House debates

Monday, 23 February 2009

Private Members’ Business

Health Services in Regional, Rural and Remote Areas

9:02 pm

Photo of Kay HullKay Hull (Riverina, National Party) Share this | Hansard source

I would like to congratulate the member for Farrer for bringing forward this very crucial and vital private member’s business and for the way she has put it together, with thought and commitment to her electorate and to rural and regional areas. I would like to support the member for Farrer in raising some of the issues that are certainly impacting upon rural and regional areas. My most significant concern at the moment is the lack of obstetricians being attracted to the Riverina region, and obviously to regions right across Australia but most particularly in New South Wales. We had a practising obstetrician in the public sector. He was overrun and overwrought and eventually, after telling the state government time after time that he could not continue like that, he eventually had to resign. In place of that local obstetrician we now have a 19,000-kilometre fly-in fly-out arrangement at the Wagga Wagga Base Hospital. We bring in an obstetrician from London. I will quote from the Wagga Wagga Daily Advertiser, which stated that ‘the costly travel exercise has been going on for 12 months’. The position on offer is for a Director of Obstetrics, but it has not been accepted by the obstetrician who has been flying in and flying out from London for 12 months now to the Wagga Wagga Base Hospital.

The practice of flying locums in to cover the shortage of doctors in Wagga Wagga has been at significant cost to the people—about $320,000 per doctor a year. But the problem that I would like to raise is that a doctor has been flying in and flying out from London to provide the service at Wagga Wagga Base Hospital and this position has not been advertised on the New South Wales Health website in order to give other candidates the opportunity to apply. That is of great concern. I think that that has been rectified since the doctor has determined that he is not going to take up residence, but this is where money is required—in recruitment and retention. We have a fabulous recruitment and retention committee in Wagga Wagga. I think it is unique. A group of specialists with private money have set up their own recruitment and retention workgroup. They have an executive officer who goes off to conferences and health gatherings of doctors all over the country recruiting specialists to come to the Riverina.

We have significant problems. Dialysis particularly in Wagga Wagga Base Hospital is certainly a challenge. Many people drive for many hours to receive dialysis three, four or five days a week, but family members have to wait outside in the car park for the five hours of dialysis time because there is nowhere in the Wagga Wagga Base Hospital for them to wait for their family member or the person they travelled with.

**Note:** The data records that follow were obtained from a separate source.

## config.mk

```make
export PLATFORM = sky130hd
export DESIGN_NAME = skil_ram
export DESIGN_NICKNAME = d
export VERILOG_FILES = /design/src/rtl/sorted_key_index_lookup_core_defines.svh /design/src/rtl/skil_ram.sv
export SDC_FILE = /design/constraint.sdc
export NUM_CORES = 1
export LEC_CHECK = 0
export BUFFER_PORTS_ARGS = -buffer_cell sky130_fd_sc_hd__buf_2
export CAP_MARGIN = 10
export CORE_AREA = 2 2 105 107
export CTS_BUF_LIST = sky130_fd_sc_hd__clkbuf_8
export DETAILED_ROUTE_END_ITERATION = 10
export DIE_AREA = 0 0 107 109
export GPL_TIMING_DRIVEN = 0
export PLACE_DENSITY = 0.66
export SETUP_SLACK_MARGIN = 0.02
export SYNTH_ARGS = -nofsm -noshare
export SYNTH_HDL_FRONTEND = slang
export SYNTH_SLANG_ARGS = --single-unit
```

## constraint.sdc

```tcl
create_clock -name clk -period 3.7 [get_ports clk]
set_input_delay 0.555 -clock clk [delete_from_list [all_inputs] [get_ports clk]]
set_output_delay 0.555 -clock clk [all_outputs]
set_load 0.02 [all_outputs]
```
==> src/hw/rtl/mpl_pkg.sv <==
package mpl_pkg;

    localparam int SAMPLE_W   = 16;
    localparam int MAX_DIM    = 1024;
    localparam int MAX_KERNEL = 8;
    localparam int DIM_W      = 11;
    localparam int POS_W      = 10;
    localparam int IDX_W      = 11;
    localparam int SUM_W      = 12;
    localparam int KER_W      = 4;
    localparam int SLOT_W     = 3;
    localparam int ADDR_W     = SLOT_W + POS_W;
    localparam int PADDR_W    = 5;
    localparam int PDATA_W    = 32;

    // register indexes on the configuration port
    typedef enum logic [2:0] {
        REG_IN_HEIGHT  = 3'd0,
        REG_IN_WIDTH   = 3'd1,
        REG_KERNEL_H   = 3'd2,
        REG_KERNEL_W   = 3'd3,
        REG_STRIDE_H   = 3'd4,
        REG_STRIDE_W   = 3'd5,
        REG_OUT_HEIGHT = 3'd6,
        REG_OUT_WIDTH  = 3'd7
    } reg_idx_t;

    typedef struct packed {
        logic signed [SAMPLE_W-1:0] sample;
        logic                       last_in_tensor;
    } pix_t;

    typedef struct packed {
        logic signed [SAMPLE_W-1:0] pooled_max;
        logic [POS_W-1:0]           out_row;
        logic [POS_W-1:0]           out_col;
        logic                       last_of_run;
        logic                       plane_done;
        logic                       tensor_done;
    } pool_t;

    // clamped working configuration
    typedef struct packed {
        logic [DIM_W-1:0] ih;
        logic [DIM_W-1:0] iw;
        logic [KER_W-1:0] kh;
        logic [KER_W-1:0] kw;
        logic [KER_W-1:0] sh;
        logic [KER_W-1:0] sw;
        logic [POS_W-1:0] ohm1;
        logic [POS_W-1:0] owm1;
        logic             restart;
    } cfg_t;

    typedef struct packed {
        logic start;
        logic rd;
        logic wr;
        logic flush;
    } cmd_t;

    typedef struct packed {
        logic empty;
        logic loop_last;
        logic emit_hit;
        logic pend_valid;
        logic out_free;
    } stat_t;

endpackage
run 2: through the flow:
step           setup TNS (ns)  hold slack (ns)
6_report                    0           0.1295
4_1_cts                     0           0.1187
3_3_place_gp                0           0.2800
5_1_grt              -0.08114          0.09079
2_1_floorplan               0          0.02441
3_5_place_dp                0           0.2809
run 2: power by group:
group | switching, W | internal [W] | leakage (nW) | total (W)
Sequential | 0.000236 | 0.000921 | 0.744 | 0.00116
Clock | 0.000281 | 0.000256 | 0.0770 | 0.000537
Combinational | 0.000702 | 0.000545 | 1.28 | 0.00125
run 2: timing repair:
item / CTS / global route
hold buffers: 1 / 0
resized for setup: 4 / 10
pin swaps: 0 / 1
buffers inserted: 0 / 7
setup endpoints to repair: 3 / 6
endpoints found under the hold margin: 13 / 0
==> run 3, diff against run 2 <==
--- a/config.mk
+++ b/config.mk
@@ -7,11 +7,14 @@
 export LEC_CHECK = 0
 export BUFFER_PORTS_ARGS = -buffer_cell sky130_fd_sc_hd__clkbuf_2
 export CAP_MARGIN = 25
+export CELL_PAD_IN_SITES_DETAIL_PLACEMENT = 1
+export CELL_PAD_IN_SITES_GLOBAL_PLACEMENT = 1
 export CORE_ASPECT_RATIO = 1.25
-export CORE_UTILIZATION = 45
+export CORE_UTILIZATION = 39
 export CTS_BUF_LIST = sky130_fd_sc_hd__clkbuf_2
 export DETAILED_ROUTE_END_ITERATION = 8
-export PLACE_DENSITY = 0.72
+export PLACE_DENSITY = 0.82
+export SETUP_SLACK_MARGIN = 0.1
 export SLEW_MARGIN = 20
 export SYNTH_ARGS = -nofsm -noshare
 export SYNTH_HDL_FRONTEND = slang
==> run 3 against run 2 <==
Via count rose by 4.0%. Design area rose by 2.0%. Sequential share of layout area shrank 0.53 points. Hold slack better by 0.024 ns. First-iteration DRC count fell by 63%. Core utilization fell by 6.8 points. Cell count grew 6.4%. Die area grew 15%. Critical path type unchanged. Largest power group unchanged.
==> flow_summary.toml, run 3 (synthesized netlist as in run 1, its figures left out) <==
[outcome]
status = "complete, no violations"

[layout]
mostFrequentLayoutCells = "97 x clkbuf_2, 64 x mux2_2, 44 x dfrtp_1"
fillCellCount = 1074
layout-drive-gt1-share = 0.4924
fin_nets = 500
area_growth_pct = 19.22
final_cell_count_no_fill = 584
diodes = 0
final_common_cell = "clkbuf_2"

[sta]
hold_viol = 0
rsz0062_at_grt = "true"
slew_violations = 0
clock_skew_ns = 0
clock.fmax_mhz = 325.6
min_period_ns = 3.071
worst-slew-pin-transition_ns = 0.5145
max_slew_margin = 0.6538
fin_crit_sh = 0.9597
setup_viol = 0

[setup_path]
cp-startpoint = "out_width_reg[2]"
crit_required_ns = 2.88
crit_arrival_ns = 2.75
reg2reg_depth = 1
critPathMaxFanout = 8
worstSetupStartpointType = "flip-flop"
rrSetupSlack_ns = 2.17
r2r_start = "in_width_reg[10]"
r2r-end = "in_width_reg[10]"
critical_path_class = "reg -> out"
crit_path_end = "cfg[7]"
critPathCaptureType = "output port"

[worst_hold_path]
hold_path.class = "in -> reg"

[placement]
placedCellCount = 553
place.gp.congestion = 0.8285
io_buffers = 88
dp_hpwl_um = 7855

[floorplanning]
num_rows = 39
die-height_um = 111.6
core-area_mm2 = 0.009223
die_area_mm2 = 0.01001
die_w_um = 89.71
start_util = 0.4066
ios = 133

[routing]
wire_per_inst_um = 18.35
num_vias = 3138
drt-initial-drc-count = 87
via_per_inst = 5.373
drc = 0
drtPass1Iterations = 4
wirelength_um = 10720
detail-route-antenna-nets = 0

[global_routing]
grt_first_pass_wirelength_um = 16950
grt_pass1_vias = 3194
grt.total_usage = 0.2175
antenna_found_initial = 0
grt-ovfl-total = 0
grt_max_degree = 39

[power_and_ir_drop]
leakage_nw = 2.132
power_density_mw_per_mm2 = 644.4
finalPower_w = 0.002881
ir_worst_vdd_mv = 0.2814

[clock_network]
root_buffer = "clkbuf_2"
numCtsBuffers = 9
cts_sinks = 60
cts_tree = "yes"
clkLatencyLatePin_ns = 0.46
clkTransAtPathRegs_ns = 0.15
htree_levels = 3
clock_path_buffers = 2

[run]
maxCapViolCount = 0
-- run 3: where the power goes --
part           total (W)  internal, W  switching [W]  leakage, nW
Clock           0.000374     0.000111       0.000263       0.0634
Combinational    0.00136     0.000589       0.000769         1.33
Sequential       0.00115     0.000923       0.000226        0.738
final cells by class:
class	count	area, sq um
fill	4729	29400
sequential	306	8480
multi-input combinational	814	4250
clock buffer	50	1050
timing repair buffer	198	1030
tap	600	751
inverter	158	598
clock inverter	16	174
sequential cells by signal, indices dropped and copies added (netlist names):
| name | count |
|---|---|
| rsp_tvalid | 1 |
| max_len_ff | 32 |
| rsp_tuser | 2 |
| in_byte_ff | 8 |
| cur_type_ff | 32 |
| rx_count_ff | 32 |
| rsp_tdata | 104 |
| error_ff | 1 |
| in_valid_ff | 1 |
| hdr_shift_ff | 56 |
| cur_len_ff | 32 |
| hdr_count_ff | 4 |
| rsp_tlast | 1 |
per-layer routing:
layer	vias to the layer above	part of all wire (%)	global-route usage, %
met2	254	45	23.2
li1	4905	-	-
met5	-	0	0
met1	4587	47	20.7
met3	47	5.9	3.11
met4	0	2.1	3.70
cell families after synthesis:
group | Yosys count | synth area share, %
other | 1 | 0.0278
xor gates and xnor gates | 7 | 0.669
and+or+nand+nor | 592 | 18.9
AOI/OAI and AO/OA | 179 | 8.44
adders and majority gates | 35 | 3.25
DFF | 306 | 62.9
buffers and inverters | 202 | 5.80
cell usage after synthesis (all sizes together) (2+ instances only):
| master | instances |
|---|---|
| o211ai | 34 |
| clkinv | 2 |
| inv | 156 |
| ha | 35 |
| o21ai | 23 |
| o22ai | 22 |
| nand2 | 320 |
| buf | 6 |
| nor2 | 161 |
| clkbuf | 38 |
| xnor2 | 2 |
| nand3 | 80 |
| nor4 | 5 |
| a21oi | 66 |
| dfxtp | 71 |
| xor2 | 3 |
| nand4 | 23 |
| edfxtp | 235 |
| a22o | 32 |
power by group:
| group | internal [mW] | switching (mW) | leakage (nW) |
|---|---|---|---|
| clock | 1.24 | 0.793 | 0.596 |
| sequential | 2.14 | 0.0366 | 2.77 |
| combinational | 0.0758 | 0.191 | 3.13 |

There has to be a different view on how we are going to attract particular specialty crafts. I refer back to obstetrics. There must be cooperation between midwifery and obstetrics. There needs to be a new model of care for obstetrics. Money should be allocated by government, including the state government, to encourage new models of how we are going to deliver services to rural and regional Australians. I am very pleased to have the A healthier future for all Australians—interim report December 2008, wherein there has been some consideration given as to how we start to resolve these issues. I would certainly encourage the government to have further talks with New South Wales— (Time expired)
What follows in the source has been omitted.